**What you should do:** What is needed here is an exact repetition of the records below, beginning at the line that has "export IMPL_initial_core_util=0.4011" and stopping after the line that has "export IMPL_power_density_nw_per_um2=777.8".

*** Information supplied Section Begins ***

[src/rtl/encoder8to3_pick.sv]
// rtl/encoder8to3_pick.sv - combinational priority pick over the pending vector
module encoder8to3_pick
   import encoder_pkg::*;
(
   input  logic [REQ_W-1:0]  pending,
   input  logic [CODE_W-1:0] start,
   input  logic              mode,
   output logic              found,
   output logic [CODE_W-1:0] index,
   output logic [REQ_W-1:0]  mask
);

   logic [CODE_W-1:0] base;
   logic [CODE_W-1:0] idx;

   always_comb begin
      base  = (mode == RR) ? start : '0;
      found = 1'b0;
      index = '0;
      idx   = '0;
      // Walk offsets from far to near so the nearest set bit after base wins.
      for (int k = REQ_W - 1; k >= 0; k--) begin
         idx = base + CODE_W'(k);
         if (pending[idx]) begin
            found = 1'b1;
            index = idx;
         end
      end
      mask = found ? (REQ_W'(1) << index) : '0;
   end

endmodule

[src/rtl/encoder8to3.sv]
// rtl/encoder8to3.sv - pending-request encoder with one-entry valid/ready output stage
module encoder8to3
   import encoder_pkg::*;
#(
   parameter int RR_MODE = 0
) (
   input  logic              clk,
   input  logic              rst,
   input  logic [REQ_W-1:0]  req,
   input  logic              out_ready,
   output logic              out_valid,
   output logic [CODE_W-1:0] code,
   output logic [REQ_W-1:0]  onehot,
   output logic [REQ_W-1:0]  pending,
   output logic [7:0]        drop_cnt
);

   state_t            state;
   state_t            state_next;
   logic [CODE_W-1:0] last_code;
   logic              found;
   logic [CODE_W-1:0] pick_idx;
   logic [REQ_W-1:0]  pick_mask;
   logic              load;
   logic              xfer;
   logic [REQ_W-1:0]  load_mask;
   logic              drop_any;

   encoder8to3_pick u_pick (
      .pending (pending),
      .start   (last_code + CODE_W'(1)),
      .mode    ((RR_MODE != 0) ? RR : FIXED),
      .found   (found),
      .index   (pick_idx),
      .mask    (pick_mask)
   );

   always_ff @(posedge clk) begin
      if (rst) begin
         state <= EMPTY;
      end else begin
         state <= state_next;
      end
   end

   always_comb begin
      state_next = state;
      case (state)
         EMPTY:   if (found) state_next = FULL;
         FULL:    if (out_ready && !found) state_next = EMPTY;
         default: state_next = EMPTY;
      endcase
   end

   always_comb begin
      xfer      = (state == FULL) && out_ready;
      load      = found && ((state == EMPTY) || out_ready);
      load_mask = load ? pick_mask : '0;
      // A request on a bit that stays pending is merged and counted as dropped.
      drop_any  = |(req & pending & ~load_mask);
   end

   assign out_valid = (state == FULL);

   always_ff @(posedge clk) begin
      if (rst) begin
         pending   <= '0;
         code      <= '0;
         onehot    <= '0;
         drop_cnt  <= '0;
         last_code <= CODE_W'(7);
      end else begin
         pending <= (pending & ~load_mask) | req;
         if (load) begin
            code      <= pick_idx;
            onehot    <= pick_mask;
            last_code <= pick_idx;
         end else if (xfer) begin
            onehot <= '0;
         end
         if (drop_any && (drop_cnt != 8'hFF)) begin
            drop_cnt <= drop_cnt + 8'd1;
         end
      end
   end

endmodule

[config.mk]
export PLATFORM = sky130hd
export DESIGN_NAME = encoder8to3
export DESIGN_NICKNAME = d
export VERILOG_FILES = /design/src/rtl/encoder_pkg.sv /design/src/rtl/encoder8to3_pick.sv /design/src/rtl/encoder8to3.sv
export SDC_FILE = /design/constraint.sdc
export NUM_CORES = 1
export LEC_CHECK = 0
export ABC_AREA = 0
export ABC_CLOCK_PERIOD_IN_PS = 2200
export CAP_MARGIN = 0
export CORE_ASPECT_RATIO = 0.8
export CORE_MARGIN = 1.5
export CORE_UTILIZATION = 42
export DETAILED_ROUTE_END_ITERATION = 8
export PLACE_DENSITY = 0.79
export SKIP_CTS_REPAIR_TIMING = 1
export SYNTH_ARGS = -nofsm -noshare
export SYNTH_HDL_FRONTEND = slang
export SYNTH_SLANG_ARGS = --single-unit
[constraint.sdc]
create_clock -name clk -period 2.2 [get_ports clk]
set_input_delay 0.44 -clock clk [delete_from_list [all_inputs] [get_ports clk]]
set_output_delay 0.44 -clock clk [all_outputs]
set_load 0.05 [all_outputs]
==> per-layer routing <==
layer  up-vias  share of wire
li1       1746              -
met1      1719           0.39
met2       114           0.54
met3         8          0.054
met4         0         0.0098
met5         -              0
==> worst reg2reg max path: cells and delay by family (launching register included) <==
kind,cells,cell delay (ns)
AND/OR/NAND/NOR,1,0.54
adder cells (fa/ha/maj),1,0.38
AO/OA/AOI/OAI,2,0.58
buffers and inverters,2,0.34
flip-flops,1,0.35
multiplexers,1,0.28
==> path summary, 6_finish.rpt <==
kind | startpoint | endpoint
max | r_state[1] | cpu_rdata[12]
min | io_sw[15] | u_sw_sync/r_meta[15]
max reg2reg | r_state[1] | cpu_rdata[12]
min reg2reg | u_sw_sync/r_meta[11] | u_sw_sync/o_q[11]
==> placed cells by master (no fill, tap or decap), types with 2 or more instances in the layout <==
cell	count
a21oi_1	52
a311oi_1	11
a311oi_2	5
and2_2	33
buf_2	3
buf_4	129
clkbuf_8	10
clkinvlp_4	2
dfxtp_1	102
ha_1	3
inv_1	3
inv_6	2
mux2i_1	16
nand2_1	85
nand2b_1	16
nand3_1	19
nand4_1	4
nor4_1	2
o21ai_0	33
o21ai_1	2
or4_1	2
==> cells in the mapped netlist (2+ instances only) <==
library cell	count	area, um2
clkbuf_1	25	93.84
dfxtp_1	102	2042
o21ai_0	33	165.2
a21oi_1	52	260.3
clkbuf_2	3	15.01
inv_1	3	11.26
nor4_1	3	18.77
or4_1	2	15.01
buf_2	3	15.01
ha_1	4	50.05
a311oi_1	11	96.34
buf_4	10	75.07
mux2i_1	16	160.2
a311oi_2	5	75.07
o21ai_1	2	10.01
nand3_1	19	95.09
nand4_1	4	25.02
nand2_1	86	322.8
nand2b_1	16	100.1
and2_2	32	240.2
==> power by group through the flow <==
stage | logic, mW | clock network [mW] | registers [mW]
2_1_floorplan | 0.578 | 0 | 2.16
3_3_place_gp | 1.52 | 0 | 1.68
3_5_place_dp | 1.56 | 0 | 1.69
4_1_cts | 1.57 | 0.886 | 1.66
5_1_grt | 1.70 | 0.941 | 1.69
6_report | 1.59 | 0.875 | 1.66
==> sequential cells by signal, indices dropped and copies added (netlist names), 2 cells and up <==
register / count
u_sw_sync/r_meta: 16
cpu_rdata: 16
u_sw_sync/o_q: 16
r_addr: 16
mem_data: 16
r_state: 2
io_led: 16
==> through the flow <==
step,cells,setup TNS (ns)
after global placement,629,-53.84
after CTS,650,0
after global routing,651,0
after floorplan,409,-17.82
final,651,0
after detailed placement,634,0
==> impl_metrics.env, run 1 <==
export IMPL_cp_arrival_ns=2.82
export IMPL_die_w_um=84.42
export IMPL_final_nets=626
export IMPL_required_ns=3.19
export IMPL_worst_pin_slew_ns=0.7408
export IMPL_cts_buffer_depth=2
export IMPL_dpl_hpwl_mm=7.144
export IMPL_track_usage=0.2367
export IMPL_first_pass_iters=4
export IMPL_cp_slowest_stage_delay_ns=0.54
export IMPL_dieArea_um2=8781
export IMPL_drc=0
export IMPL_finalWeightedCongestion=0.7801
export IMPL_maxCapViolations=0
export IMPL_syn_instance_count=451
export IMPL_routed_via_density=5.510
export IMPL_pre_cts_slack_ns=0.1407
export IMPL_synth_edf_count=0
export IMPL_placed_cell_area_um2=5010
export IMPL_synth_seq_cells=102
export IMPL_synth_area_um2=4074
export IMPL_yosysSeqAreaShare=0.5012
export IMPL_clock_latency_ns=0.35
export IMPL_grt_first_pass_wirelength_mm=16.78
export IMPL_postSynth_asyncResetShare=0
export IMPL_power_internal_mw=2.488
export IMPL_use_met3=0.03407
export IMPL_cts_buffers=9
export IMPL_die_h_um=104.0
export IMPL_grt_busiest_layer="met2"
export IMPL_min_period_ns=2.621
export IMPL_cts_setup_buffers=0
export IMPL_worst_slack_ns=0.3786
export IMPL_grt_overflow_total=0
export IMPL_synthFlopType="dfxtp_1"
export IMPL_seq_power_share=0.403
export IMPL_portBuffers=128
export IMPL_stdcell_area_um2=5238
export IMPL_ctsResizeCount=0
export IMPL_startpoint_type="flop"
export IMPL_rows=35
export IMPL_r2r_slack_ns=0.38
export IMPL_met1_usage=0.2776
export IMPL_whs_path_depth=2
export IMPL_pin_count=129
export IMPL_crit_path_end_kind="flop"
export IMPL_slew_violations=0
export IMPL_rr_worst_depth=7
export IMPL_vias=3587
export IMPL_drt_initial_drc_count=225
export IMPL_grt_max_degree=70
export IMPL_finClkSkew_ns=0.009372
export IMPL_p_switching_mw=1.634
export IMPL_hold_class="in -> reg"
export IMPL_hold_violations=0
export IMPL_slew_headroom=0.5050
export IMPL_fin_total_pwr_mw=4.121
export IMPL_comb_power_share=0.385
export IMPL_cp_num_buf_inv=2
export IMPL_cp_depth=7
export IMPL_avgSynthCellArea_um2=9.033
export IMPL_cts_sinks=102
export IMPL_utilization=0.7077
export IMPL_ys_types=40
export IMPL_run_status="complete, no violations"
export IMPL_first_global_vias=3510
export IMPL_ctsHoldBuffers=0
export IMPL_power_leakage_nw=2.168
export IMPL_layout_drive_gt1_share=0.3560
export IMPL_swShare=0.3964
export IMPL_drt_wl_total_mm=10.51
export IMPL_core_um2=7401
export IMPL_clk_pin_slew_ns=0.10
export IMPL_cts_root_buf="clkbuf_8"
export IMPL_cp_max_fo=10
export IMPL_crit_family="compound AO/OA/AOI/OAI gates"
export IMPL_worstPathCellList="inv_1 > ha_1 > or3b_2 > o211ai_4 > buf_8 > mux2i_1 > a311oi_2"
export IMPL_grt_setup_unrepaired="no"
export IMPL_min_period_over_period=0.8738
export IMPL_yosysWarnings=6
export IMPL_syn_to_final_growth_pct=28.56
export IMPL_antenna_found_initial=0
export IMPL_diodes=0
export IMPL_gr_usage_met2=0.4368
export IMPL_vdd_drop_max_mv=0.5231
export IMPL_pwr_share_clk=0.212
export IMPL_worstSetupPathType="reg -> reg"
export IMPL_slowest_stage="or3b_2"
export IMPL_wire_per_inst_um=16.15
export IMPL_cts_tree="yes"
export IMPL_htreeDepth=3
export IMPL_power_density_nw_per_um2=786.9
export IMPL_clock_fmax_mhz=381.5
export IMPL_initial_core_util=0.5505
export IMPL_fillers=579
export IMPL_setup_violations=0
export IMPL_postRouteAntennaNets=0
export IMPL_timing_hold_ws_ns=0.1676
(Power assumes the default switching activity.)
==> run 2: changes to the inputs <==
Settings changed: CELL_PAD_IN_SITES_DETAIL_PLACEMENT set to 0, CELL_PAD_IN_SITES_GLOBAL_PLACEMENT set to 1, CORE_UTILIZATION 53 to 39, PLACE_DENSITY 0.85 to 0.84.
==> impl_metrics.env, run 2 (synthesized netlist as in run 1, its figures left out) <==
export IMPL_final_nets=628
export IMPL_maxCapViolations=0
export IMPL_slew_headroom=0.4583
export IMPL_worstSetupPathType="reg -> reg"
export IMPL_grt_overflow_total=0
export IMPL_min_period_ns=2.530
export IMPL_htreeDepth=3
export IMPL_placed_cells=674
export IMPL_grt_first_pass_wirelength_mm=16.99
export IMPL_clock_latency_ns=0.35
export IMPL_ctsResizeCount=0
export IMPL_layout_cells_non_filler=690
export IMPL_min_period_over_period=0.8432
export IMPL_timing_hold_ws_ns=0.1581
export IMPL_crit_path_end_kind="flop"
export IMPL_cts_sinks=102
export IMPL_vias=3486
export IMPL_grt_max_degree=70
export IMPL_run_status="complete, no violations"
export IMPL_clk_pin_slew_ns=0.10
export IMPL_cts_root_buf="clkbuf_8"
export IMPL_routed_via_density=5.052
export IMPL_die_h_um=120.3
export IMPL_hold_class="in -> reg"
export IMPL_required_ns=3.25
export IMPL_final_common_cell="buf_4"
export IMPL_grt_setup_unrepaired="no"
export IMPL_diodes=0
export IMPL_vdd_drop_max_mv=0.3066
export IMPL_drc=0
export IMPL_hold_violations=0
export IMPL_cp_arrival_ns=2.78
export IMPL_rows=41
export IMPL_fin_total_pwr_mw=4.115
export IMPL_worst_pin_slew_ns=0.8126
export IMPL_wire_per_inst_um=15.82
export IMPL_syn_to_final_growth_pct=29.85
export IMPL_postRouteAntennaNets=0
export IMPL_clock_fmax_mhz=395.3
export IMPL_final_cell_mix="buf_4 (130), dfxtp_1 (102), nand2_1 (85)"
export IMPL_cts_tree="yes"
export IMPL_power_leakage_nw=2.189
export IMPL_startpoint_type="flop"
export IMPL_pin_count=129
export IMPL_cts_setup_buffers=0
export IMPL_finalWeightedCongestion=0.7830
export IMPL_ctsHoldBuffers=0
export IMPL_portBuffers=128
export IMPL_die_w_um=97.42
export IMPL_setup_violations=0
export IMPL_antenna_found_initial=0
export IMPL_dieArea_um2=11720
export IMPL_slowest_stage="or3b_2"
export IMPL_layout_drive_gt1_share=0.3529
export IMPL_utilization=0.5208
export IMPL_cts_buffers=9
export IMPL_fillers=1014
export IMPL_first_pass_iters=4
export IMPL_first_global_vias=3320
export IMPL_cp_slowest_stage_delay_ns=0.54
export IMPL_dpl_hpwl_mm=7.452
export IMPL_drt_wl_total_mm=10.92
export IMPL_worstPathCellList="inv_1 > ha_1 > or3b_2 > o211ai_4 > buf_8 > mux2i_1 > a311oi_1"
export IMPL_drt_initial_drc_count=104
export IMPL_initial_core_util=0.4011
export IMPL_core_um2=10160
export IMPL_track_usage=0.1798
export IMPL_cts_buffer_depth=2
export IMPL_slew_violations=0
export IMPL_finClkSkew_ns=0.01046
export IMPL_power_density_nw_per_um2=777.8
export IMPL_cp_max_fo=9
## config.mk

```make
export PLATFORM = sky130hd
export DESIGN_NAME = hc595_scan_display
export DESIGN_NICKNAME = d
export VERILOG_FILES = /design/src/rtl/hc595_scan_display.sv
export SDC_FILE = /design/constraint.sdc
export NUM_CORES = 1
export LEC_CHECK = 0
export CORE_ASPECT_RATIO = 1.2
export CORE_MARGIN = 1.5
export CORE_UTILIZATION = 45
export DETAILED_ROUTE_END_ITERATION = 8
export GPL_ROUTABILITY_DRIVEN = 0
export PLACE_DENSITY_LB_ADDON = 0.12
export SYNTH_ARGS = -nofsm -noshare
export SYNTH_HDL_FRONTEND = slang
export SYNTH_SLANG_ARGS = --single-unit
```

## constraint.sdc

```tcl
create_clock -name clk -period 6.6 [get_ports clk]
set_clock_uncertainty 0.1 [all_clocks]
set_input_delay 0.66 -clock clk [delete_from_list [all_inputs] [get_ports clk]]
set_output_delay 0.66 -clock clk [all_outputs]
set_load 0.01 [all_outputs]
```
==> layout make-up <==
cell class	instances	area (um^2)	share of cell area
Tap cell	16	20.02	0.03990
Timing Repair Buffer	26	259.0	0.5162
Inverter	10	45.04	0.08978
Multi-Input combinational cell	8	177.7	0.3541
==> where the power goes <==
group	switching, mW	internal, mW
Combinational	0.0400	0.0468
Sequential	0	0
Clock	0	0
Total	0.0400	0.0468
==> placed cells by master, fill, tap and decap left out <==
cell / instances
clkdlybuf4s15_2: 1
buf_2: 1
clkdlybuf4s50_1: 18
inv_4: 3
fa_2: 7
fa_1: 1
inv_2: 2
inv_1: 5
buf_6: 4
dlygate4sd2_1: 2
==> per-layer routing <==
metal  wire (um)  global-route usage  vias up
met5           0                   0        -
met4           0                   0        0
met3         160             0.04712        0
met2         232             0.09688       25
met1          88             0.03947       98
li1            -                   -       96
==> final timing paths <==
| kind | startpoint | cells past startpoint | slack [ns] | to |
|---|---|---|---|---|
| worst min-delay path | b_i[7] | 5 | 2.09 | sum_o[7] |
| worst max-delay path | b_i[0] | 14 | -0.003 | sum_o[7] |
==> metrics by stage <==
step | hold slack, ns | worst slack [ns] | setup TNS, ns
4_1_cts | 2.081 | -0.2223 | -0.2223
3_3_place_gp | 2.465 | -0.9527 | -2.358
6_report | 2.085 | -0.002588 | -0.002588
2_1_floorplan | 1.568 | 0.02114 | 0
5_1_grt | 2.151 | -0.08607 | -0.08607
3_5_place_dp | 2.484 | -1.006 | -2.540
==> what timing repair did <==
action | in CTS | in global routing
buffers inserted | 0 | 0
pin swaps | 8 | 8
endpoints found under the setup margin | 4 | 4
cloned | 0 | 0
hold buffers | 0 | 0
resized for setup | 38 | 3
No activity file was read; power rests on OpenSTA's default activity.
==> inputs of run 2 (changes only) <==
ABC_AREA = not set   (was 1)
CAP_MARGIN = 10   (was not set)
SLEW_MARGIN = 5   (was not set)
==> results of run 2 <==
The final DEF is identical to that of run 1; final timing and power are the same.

*** Information supplied Section Ends ***

**Answer box:**
export IMPL_initial_core_util=0.4011
export IMPL_core_um2=10160
export IMPL_track_usage=0.1798
export IMPL_cts_buffer_depth=2
export IMPL_slew_violations=0
export IMPL_finClkSkew_ns=0.01046
export IMPL_power_density_nw_per_um2=777.8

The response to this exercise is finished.